Identity verification in trigonometry involves proving that two different expressions are equivalent for all values within the range of the variable. In the given exercise, we are tasked with confirming the identity:\( \frac{2}{1+\cos x} - \tan^2 \frac{x}{2}=1 \). To verify this identity, a deep understanding of trigonometric properties is necessary.

We start by transforming each side of the equation using known identities to either reach the same expression or a simple form like 1. In this case, substituting equivalent forms based on trigonometric identities steps the calculation forward. For identity verification, it is crucial to manipulate one or both sides of the equation to show that they are equal.

Remember, the purpose of verifying an identity is to confirm its validity universally, not just under specific circumstances. This strengthens problem-solving by reinforcing familiarity with how different expressions can simplify to the same value.

Trigonometric simplification is the process of making a trigonometric expression more manageable or recognizable by using relationships between functions.
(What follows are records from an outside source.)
`src/rtl/insn_fetch_seq_if.sv`:
```
// Instruction-memory fetch bus between the fetch sequencer (master) and
// the instruction memory (slave).
interface insn_fetch_seq_if;
    logic        imem_req;
    logic [31:0] imem_addr;
    logic        imem_ack;
    logic [31:0] imem_rdata;

    modport master (
        output imem_req,
        output imem_addr,
        input  imem_ack,
        input  imem_rdata
    );

    modport slave (
        input  imem_req,
        input  imem_addr,
        output imem_ack,
        output imem_rdata
    );
endinterface

```
`src/rtl/insn_fetch_seq.sv`:
```
// Instruction fetch sequencer: IDLE -> FETCH -> EXEC -> FETCH ... with a
// terminal HALT on an illegal opcode or a memory that never acknowledges.
// The fetched word and its one-hot opcode class are held for the decoders
// for the whole EXEC phase.
module insn_fetch_seq #(
    parameter int unsigned EXEC_CYCLES = 2,   // 1..15
    parameter int unsigned ACK_TIMEOUT = 15   // 1..255
) (
    input  logic                clk,
    input  logic                rst_n,
    insn_fetch_seq_if.master    imem,
    input  logic [31:0]         pc_i,
    input  logic                stall_i,
    output logic [31:0]         insn_o,
    output logic [9:0]          code_o,
    output logic                exec_en_o,
    output logic                pc_load_o,
    output logic                fault_o
);

    typedef enum logic [1:0] {
        IDLE  = 2'd0,
        FETCH = 2'd1,
        EXEC  = 2'd2,
        HALT  = 2'd3
    } state_e;

    localparam logic [31:0] NOP_INSN  = 32'h0000_0013;
    localparam logic [9:0]  NOP_CODE  = 10'b00_1000_0000;
    localparam logic [3:0]  EXEC_LAST = 4'(EXEC_CYCLES - 1);
    localparam logic [7:0]  TMO_LIMIT = 8'(ACK_TIMEOUT);

    // One-hot opcode class from bits [6:0]; bit 9 flags an illegal opcode.
    function automatic logic [9:0] decode(input logic [31:0] w);
        case (w[6:0])
            7'b0000011: decode = 10'b01_0000_0000; // load
            7'b0010011: decode = 10'b00_1000_0000; // alu-imm
            7'b0100011: decode = 10'b00_0100_0000; // store
            7'b0110011: decode = 10'b00_0010_0000; // R-type
            7'b1100011: decode = 10'b00_0001_0000; // branch
            7'b0010111: decode = 10'b00_0000_1000; // auipc
            7'b0110111: decode = 10'b00_0000_0100; // lui
            7'b1100111: decode = 10'b00_0000_0010; // jalr
            7'b1101111: decode = 10'b00_0000_0001; // jal
            default:    decode = 10'b10_0000_0000; // illegal
        endcase
    endfunction

    state_e      state_q;
    logic [31:0] insn_q;
    logic [9:0]  code_q;
    logic        imem_req_q;
    logic [31:0] imem_addr_q;
    logic        exec_en_q;
    logic        fault_q;
    logic [3:0]  ecnt_q;
    logic [7:0]  tcnt_q;

    logic [9:0]  code_d;
    logic [7:0]  tcnt_d;
    logic        exec_last;

    // Next-value helpers shared by the FSM and the pc_load decode.
    // NOTE: every always_comb output gets a default first so no path can leave it unassigned and infer a latch.
    always_comb begin
        code_d    = decode(imem.imem_rdata);
        tcnt_d    = tcnt_q + 8'd1;
        exec_last = (ecnt_q == EXEC_LAST);
    end

    // Sequencer FSM with all state and decoder-facing outputs registered.
    // NOTE: sequential state uses non-blocking assignments so every register samples pre-edge values.
    always_ff @(posedge clk or negedge rst_n) begin
        if (!rst_n) begin
            state_q     <= IDLE;
            insn_q      <= NOP_INSN;
            code_q      <= NOP_CODE;
            imem_req_q  <= 1'b0;
            imem_addr_q <= 32'd0;
            exec_en_q   <= 1'b0;
            fault_q     <= 1'b0;
            ecnt_q      <= 4'd0;
            tcnt_q      <= 8'd0;
        end else begin
            unique case (state_q)
                IDLE: begin
                    state_q     <= FETCH;
                    imem_req_q  <= 1'b1;
                    imem_addr_q <= pc_i;
                    tcnt_q      <= 8'd0;
                end
                FETCH: begin
                    if (imem.imem_ack) begin
                        insn_q     <= imem.imem_rdata;
                        code_q     <= code_d;
                        tcnt_q     <= 8'd0;
                        imem_req_q <= 1'b0;
                        ecnt_q     <= 4'd0;
                        if (code_d[9]) begin
                            state_q <= HALT;
                            fault_q <= 1'b1;
                        end else begin
                            state_q   <= EXEC;
                            exec_en_q <= 1'b1;
                        end
                    end else begin
                        tcnt_q <= tcnt_d;
                        if (tcnt_d == TMO_LIMIT) begin
                            state_q    <= HALT;
                            fault_q    <= 1'b1;
                            imem_req_q <= 1'b0;
                        end
                    end
                end
                EXEC: begin
                    if (!exec_last) begin
                        ecnt_q <= ecnt_q + 4'd1;
                    end else if (!stall_i) begin
                        state_q     <= FETCH;
                        ecnt_q      <= 4'd0;
                        exec_en_q   <= 1'b0;
                        imem_req_q  <= 1'b1;
                        imem_addr_q <= pc_i;
                    end
                end
                HALT: begin
                    state_q <= HALT;
                end
                default: begin
                    state_q <= IDLE;
                end
            endcase
        end
    end

    // pc_load must react to stall in the same cycle, so it is decoded from
    // registered state rather than registered itself.
    assign pc_load_o = (state_q == EXEC) && exec_last && !stall_i;

    assign imem.imem_req  = imem_req_q;
    assign imem.imem_addr = imem_addr_q;
    assign insn_o         = insn_q;
    assign code_o         = code_q;
    assign exec_en_o      = exec_en_q;
    assign fault_o        = fault_q;

endmodule

```
`src/flat_wrapper.sv`:
```
// flat-port wrapper written by rule: the top's interface ports become plain ports
module insn_fetch_seq_flat 
#(
    parameter int unsigned EXEC_CYCLES = 2,           
    parameter int unsigned ACK_TIMEOUT = 15            
)
  (clk, rst_n, pc_i, stall_i, insn_o, code_o, exec_en_o, pc_load_o, fault_o, imem_imem_req, imem_imem_addr, imem_imem_ack, imem_imem_rdata);
  insn_fetch_seq_if imem_i ();
  input  logic clk;
  input  logic rst_n;
  input  logic [31:0] pc_i;
  input  logic stall_i;
  output logic [31:0] insn_o;
  output logic [9:0] code_o;
  output logic exec_en_o;
  output logic pc_load_o;
  output logic fault_o;
  output wire logic [$bits(imem_i.imem_req)-1:0] imem_imem_req;
  output wire logic [$bits(imem_i.imem_addr)-1:0] imem_imem_addr;
  input wire logic [$bits(imem_i.imem_ack)-1:0] imem_imem_ack;
  input wire logic [$bits(imem_i.imem_rdata)-1:0] imem_imem_rdata;
  assign imem_imem_req = imem_i.imem_req;
  assign imem_imem_addr = imem_i.imem_addr;
  assign imem_i.imem_ack = imem_imem_ack;
  assign imem_i.imem_rdata = imem_imem_rdata;
  insn_fetch_seq #(.EXEC_CYCLES(EXEC_CYCLES), .ACK_TIMEOUT(ACK_TIMEOUT)) u_core (.clk(clk), .rst_n(rst_n), .imem(imem_i), .pc_i(pc_i), .stall_i(stall_i), .insn_o(insn_o), .code_o(code_o), .exec_en_o(exec_en_o), .pc_load_o(pc_load_o), .fault_o(fault_o));
endmodule
```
For the given problem, we used this process to simplify the left side of the equation \( \frac{2}{1+\cos x} - \tan^2 \frac{x}{2} \).

Simplification started with \( \frac{2}{1+\cos x} \). By employing the identity \( 1+\cos x = 2 \cos^2 \frac{x}{2} \), we simplified this to \( \sec^2 \frac{x}{2} \). It's important to notice how recognizing and applying identities can lead to considerable simplification.

Effective simplification often requires a good grasp of basic and derived trigonometric identities, such as Pythagorean identities and double-angle formulas. Practice in these transformations improves both efficiency and accuracy in solving trigonometric equations.

Half-angle identities are invaluable tools in trigonometry, used to express trigonometric functions of half an angle in terms of the square roots of expressions with functions of the full angle. They are particularly useful for simplifying or transforming expressions that involve a half-angle, as seen in our problem with \( \tan^2 \frac{x}{2} \).

The half-angle identity for cosine, for example, is \( \cos \frac{x}{2} = \pm \sqrt{\frac{1+\cos x}{2}} \). In our exercise, understanding that \( 1+\cos x = 2 \cos^2 \frac{x}{2} \) allowed us to simplify expressions with confidence and clarity.

Half-angle identities are part of the standard toolkit for trigonometric transformations and simplifications. Mastery of these identities supports better skills in identity verification and solving a wide range of trigonometric problems efficiently.